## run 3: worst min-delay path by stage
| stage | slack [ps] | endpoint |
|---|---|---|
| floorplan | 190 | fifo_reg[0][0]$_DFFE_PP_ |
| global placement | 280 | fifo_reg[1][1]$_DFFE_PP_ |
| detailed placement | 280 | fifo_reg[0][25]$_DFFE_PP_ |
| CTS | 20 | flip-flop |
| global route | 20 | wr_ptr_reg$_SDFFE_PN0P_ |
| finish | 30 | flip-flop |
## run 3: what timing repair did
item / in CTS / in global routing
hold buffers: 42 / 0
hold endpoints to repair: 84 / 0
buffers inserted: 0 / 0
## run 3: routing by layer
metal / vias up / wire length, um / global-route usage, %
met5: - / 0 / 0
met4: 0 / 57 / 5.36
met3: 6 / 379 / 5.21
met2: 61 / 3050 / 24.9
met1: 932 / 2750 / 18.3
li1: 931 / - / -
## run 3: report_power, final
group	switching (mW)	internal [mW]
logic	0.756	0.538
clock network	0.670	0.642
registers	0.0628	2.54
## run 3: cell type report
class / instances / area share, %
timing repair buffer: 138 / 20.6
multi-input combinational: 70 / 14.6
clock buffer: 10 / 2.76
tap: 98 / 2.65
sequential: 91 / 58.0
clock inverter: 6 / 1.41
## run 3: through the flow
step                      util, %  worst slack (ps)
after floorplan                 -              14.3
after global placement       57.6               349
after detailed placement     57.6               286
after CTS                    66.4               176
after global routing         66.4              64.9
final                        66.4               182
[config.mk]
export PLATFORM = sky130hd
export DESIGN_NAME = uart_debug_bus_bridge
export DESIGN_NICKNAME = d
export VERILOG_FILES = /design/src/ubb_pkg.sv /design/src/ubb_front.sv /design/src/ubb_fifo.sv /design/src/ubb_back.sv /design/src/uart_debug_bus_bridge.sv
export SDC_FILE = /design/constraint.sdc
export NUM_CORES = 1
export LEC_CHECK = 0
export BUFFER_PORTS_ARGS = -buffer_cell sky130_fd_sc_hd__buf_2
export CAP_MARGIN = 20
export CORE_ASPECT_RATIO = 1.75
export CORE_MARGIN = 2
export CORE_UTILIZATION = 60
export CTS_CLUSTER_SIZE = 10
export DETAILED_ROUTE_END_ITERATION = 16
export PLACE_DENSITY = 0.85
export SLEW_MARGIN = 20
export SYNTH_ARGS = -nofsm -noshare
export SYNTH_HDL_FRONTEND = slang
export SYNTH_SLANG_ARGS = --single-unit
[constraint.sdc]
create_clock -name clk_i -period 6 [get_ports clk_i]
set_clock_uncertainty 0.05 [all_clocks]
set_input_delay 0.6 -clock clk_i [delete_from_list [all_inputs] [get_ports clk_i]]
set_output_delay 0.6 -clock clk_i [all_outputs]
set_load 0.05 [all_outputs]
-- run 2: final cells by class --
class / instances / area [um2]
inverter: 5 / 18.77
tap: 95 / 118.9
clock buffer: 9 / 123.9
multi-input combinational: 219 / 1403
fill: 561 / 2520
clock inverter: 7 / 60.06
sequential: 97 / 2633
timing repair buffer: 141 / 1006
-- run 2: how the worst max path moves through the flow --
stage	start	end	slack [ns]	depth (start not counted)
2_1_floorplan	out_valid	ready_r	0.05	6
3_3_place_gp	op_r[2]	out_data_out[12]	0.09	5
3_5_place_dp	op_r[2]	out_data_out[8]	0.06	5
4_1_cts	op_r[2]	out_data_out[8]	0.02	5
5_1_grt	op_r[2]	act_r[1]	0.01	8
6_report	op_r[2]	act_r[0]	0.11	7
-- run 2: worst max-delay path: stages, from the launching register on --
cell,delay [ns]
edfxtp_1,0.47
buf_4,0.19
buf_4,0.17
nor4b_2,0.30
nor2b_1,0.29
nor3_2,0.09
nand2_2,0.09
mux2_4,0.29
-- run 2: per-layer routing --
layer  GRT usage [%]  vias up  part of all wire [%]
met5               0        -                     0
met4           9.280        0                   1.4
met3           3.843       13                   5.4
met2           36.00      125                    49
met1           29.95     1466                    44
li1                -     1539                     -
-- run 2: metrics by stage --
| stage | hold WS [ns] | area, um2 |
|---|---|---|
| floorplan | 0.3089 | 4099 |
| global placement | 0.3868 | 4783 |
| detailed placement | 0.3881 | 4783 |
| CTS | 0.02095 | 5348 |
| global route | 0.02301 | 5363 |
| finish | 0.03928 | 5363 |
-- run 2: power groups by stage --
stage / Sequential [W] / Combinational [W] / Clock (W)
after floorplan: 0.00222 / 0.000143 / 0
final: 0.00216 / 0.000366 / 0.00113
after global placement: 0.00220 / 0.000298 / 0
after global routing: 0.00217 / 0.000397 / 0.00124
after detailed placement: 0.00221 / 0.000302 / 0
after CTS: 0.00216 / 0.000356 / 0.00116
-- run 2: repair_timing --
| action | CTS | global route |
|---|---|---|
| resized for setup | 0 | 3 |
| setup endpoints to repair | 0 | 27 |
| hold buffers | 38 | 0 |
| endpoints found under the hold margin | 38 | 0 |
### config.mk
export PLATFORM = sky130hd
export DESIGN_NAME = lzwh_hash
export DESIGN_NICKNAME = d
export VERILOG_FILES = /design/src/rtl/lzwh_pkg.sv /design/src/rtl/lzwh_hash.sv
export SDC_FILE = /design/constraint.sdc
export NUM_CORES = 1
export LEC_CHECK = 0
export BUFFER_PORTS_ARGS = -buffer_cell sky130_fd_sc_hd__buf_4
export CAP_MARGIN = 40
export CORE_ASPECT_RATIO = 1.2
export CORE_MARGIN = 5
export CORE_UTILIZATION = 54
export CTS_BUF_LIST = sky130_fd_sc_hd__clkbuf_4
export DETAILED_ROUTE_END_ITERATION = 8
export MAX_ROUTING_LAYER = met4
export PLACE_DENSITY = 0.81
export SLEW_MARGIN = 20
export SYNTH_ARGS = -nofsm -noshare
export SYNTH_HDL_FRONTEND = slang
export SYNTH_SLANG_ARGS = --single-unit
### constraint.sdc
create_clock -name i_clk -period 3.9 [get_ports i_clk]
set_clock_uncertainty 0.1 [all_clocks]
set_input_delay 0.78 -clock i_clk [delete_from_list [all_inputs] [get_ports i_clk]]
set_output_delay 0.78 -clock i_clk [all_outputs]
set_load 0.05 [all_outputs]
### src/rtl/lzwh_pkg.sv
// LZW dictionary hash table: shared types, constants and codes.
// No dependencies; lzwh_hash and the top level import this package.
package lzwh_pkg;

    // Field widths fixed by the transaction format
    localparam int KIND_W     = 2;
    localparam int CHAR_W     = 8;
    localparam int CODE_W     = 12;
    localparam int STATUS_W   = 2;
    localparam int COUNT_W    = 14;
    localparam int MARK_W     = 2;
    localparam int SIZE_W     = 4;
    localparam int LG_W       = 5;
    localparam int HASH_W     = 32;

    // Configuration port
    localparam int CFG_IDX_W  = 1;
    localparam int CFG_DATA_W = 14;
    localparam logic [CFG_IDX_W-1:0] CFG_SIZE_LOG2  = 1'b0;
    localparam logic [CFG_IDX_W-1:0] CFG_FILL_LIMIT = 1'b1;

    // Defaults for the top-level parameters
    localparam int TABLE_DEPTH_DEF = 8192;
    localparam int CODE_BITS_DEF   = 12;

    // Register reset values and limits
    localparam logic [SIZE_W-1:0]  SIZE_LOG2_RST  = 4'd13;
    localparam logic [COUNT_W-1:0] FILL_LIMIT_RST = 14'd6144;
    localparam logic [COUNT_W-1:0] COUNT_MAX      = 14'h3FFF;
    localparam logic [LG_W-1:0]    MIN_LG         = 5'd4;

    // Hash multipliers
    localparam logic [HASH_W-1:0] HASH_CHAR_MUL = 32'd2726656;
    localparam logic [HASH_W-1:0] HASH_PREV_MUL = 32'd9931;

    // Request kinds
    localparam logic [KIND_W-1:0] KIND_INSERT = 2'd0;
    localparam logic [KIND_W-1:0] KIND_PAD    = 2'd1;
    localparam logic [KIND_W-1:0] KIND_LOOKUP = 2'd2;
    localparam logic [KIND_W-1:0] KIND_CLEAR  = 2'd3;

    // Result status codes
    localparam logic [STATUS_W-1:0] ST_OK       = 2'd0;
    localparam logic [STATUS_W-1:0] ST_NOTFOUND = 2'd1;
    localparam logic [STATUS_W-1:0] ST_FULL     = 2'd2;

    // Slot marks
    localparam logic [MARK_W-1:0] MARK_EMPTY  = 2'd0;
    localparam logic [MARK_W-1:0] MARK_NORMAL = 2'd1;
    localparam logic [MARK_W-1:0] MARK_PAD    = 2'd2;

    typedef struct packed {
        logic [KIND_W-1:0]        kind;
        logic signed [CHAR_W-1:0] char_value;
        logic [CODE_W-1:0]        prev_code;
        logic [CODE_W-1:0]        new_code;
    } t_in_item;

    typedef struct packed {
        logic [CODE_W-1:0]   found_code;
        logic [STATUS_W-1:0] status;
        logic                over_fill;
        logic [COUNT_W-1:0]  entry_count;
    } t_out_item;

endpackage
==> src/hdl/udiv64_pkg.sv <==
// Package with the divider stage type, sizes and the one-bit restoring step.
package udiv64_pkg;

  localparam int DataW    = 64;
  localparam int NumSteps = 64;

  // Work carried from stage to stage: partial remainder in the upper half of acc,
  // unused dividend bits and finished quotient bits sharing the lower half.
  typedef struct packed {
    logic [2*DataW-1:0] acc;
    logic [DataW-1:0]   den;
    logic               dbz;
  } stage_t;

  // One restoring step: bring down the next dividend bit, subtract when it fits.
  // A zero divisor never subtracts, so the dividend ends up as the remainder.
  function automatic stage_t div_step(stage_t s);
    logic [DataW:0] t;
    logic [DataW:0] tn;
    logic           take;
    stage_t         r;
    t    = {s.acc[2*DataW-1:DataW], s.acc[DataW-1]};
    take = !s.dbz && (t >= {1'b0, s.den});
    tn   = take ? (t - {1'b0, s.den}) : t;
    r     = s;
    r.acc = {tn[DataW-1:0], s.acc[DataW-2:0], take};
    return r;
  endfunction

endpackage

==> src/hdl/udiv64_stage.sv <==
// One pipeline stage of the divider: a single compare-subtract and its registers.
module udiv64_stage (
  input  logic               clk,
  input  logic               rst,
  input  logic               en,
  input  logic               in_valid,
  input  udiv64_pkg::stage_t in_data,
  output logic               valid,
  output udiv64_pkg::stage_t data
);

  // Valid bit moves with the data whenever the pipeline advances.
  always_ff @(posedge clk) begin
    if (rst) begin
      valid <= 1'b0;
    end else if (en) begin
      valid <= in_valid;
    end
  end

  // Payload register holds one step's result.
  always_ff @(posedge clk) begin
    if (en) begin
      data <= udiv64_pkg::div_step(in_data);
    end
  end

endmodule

» **WHAT TO DO**
Take from the material above the lines running from the one with "190 | fifo_reg[0][0]$_DFFE_PP_ |" through the one with "met3: 6 / 379 / 5.21", and repeat them exactly, with nothing else.

» **EXPECTED ANSWER**
| floorplan | 190 | fifo_reg[0][0]$_DFFE_PP_ |
| global placement | 280 | fifo_reg[1][1]$_DFFE_PP_ |
| detailed placement | 280 | fifo_reg[0][25]$_DFFE_PP_ |
| CTS | 20 | flip-flop |
| global route | 20 | wr_ptr_reg$_SDFFE_PN0P_ |
| finish | 30 | flip-flop |
## run 3: what timing repair did
item / in CTS / in global routing
hold buffers: 42 / 0
hold endpoints to repair: 84 / 0
buffers inserted: 0 / 0
## run 3: routing by layer
metal / vias up / wire length, um / global-route usage, %
met5: - / 0 / 0
met4: 0 / 57 / 5.36
met3: 6 / 379 / 5.21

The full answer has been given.